Abstract

In their highly cited 1950 paper (LaMer, V. K.; Dinegar, R. H. Theory, Production and Mechanism of Formation of Monodispersed Hydrosols. J. Am. Chem. Soc. 1950, 72, 4847–4854), LaMer and Dinegar postulated a model of “instantaneous/burst nucleation” and “diffusion-controlled growth” as a way to produce what at the time were believed to be monodisperse particles, narrow particle-size distributions (PSDs) that today are termed near-monodisperse PSDs. Two recent reviews cited in the main text have analyzed the literature citing the LaMer model since 1950 but failed to find any compelling evidence for the LaMer model in the 1953 references citing that classic 1950 paper. However, several questions remain, questions that are addressed in this Perspective: (i) What evidence seemed to compel researchers to argue for “instantaneous/burst” nucleation? (ii) How big were the (S)n sol particles early researchers were observing? What were those early workers actually monitoring? (iii) Is it possible that autocatalytic, “burst” growth is what was more generally if not exclusively being observed?
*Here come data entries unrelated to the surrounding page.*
--- config.mk ---
export PLATFORM = sky130hd
export DESIGN_NAME = lcd_rgb_capture
export DESIGN_NICKNAME = d
export VERILOG_FILES = /design/src/rtl/lcd_rgb_capture.sv
export SDC_FILE = /design/constraint.sdc
export NUM_CORES = 1
export LEC_CHECK = 0
export CAP_MARGIN = 20
export CORE_MARGIN = 2
export CORE_UTILIZATION = 45
export CTS_BUF_LIST = sky130_fd_sc_hd__clkbuf_8 sky130_fd_sc_hd__clkbuf_16
export CTS_CLUSTER_SIZE = 8
export DETAILED_ROUTE_END_ITERATION = 10
export PLACE_DENSITY_LB_ADDON = 0.12
export SYNTH_ARGS = -nofsm -noshare
export SYNTH_HDL_FRONTEND = slang
export SYNTH_SLANG_ARGS = --single-unit
--- constraint.sdc ---
create_clock -name clk_pix -period 7.8 [get_ports clk_pix]
set_input_delay 1.17 -clock clk_pix [delete_from_list [all_inputs] [get_ports clk_pix]]
set_output_delay 1.17 -clock clk_pix [all_outputs]
set_load 0.01 [all_outputs]
File: src/rtl/pipeline_hazard_tracker.sv
// Producer-side hazard tracker. It follows the writers held in EX, MEM and WB, and stalls
// the front end on load-use hazards and on outstanding loads, inserting NOP bubbles.
module pipeline_hazard_tracker #(
  parameter int         REG_INDEX_BIT_WIDTH = 4,
  parameter logic [3:0] LW_OPCODE           = 4'b0100,
  parameter logic [3:0] NOP_OPCODE          = 4'b0000,
  parameter int         MAX_WAIT            = 15
) (
  input  logic                           clk,
  input  logic                           reset_n,
  input  logic                           id_valid,
  input  logic [3:0]                     id_opcode,
  input  logic [REG_INDEX_BIT_WIDTH-1:0] id_dest,
  input  logic [REG_INDEX_BIT_WIDTH-1:0] id_src1,
  input  logic [REG_INDEX_BIT_WIDTH-1:0] id_src2,
  input  logic                           id_src1_used,
  input  logic                           id_src2_used,
  input  logic                           mem_ready,
  output logic                           stall,
  output logic [3:0]                     ex_opcode,
  output logic [3:0]                     mem_opcode,
  output logic [3:0]                     wb_opcode,
  output logic [REG_INDEX_BIT_WIDTH-1:0] ex_index,
  output logic [REG_INDEX_BIT_WIDTH-1:0] mem_index,
  output logic [REG_INDEX_BIT_WIDTH-1:0] wb_index,
  output logic                           wait_timeout
);

  localparam int NUM_STAGES = 3;
  localparam int S_EX       = 0;
  localparam int S_MEM      = 1;
  localparam int S_WB       = 2;
  localparam int CNT_W      = $clog2(MAX_WAIT + 1);

  localparam logic [CNT_W-1:0] CNT_MAX = CNT_W'(MAX_WAIT);
  localparam logic [CNT_W-1:0] CNT_ONE = CNT_W'(1);

  typedef enum logic {
    RUN      = 1'b0,
    MEM_WAIT = 1'b1
  } state_t;

  state_t                           state_reg, state_next;
  logic [CNT_W-1:0]                 cnt_reg, cnt_next;
  logic                             timeout_reg, timeout_next;

  logic [3:0]                       stage_op  [NUM_STAGES];
  logic [REG_INDEX_BIT_WIDTH-1:0]   stage_idx [NUM_STAGES];
  logic [3:0]                       op_next   [NUM_STAGES];
  logic [REG_INDEX_BIT_WIDTH-1:0]   idx_next  [NUM_STAGES];

  logic                             src1_hit;
  logic                             src2_hit;
  logic                             load_use;
  logic                             mem_busy;
  logic [3:0]                       ex_fill_op;
  logic [REG_INDEX_BIT_WIDTH-1:0]   ex_fill_idx;

  // One register pair per stage; the comb block decides what each stage loads.
  for (genvar gi = 0; gi < NUM_STAGES; gi++) begin : g_stage
    logic [3:0]                     op_reg;
    logic [REG_INDEX_BIT_WIDTH-1:0] idx_reg;

    always_ff @(posedge clk or negedge reset_n) begin
      if (!reset_n) begin
        op_reg  <= NOP_OPCODE;
        idx_reg <= '0;
      end else begin
        op_reg  <= op_next[gi];
        idx_reg <= idx_next[gi];
      end
    end

    assign stage_op[gi]  = op_reg;
    assign stage_idx[gi] = idx_reg;
  end

  always_ff @(posedge clk or negedge reset_n) begin
    if (!reset_n) begin
      state_reg   <= RUN;
      cnt_reg     <= '0;
      timeout_reg <= 1'b0;
    end else begin
      state_reg   <= state_next;
      cnt_reg     <= cnt_next;
      timeout_reg <= timeout_next;
    end
  end

  // Register 0 is hard-wired, so a load targeting it can never create a hazard.
  assign src1_hit = id_src1_used && (id_src1 == stage_idx[S_EX]);
  assign src2_hit = id_src2_used && (id_src2 == stage_idx[S_EX]);
  assign load_use = (stage_op[S_EX] == LW_OPCODE) && (stage_idx[S_EX] != '0) &&
                    id_valid && (src1_hit || src2_hit);
  assign mem_busy = (stage_op[S_MEM] == LW_OPCODE) && !mem_ready;

  assign ex_fill_op  = (id_valid && !load_use) ? id_opcode : NOP_OPCODE;
  assign ex_fill_idx = (id_valid && !load_use) ? id_dest   : '0;

  always_comb begin
    state_next   = state_reg;
    cnt_next     = cnt_reg;
    timeout_next = timeout_reg;
    stall        = 1'b0;
    for (int i = 0; i < NUM_STAGES; i++) begin
      op_next[i]  = stage_op[i];
      idx_next[i] = stage_idx[i];
    end

    case (state_reg)
      RUN: begin
        if (mem_busy) begin
          stall          = 1'b1;
          op_next[S_WB]  = NOP_OPCODE;
          idx_next[S_WB] = '0;
          state_next     = MEM_WAIT;
          cnt_next       = CNT_ONE;
        end else begin
          stall           = load_use;
          op_next[S_WB]   = stage_op[S_MEM];
          idx_next[S_WB]  = stage_idx[S_MEM];
          op_next[S_MEM]  = stage_op[S_EX];
          idx_next[S_MEM] = stage_idx[S_EX];
          op_next[S_EX]   = ex_fill_op;
          idx_next[S_EX]  = ex_fill_idx;
        end
      end

      MEM_WAIT: begin
        // The release cycle still stalls even though the pipeline advances.
        stall = 1'b1;
        if (mem_ready) begin
          op_next[S_WB]   = stage_op[S_MEM];
          idx_next[S_WB]  = stage_idx[S_MEM];
          op_next[S_MEM]  = stage_op[S_EX];
          idx_next[S_MEM] = stage_idx[S_EX];
          op_next[S_EX]   = ex_fill_op;
          idx_next[S_EX]  = ex_fill_idx;
          state_next      = RUN;
          cnt_next        = '0;
        end else begin
          op_next[S_WB]  = NOP_OPCODE;
          idx_next[S_WB] = '0;
          if (cnt_reg != CNT_MAX) begin
            cnt_next = cnt_reg + CNT_ONE;
          end
        end
      end

      default: begin
        state_next = RUN;
      end
    endcase

    if (cnt_next == CNT_MAX) begin
      timeout_next = 1'b1;
    end
  end

  assign ex_opcode    = stage_op[S_EX];
  assign mem_opcode   = stage_op[S_MEM];
  assign wb_opcode    = stage_op[S_WB];
  assign ex_index     = stage_idx[S_EX];
  assign mem_index    = stage_idx[S_MEM];
  assign wb_index     = stage_idx[S_WB];
  assign wait_timeout = timeout_reg;

endmodule
$ cat config.mk
export PLATFORM = sky130hd
export DESIGN_NAME = cnn_batch_ctrl
export DESIGN_NICKNAME = d
export VERILOG_FILES = /design/src/rtl/cnn_batch_ctrl.sv
export SDC_FILE = /design/constraint.sdc
export NUM_CORES = 1
export LEC_CHECK = 0
export BUFFER_PORTS_ARGS = -buffer_cell sky130_fd_sc_hd__clkbuf_2
export CAP_MARGIN = 0
export CORE_MARGIN = 3
export CORE_UTILIZATION = 55
export DETAILED_ROUTE_END_ITERATION = 6
export GPL_TIMING_DRIVEN = 0
export PLACE_DENSITY = 0.81
export SLEW_MARGIN = 0
export SYNTH_ARGS = -nofsm -noshare
export SYNTH_HDL_FRONTEND = slang
export SYNTH_SLANG_ARGS = --single-unit
$ cat constraint.sdc
create_clock -name clk -period 3.5 [get_ports clk]
set_clock_uncertainty 0.05 [all_clocks]
set_input_delay 0.7 -clock clk [delete_from_list [all_inputs] [get_ports clk]]
set_output_delay 0.7 -clock clk [all_outputs]
set_load 0.02 [all_outputs]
That is, is it possible that a number of workers intuitively citing the 1950 diagram in the past 70 years may have been on the right track at least intuitively, even if not mechanistically, when citing a “burst” feature in their reaction? (iv) Is there an established, minimum particle-formation mechanism that can give step-function-like particle-formation curves exhibiting explosive “burst” growth and, therefore, may have been easily mistaken for “burst” nucleation? (v) In the absence of evidence for burst nucleation, how then can one explain the formation of relatively narrow, near-monodisperse particles from self-assembly syntheses? Overall, the present Perspective strives to summarize the experimental support for “burst nucleation” versus autocatalytic, “burst growth” in particle-formation reactions.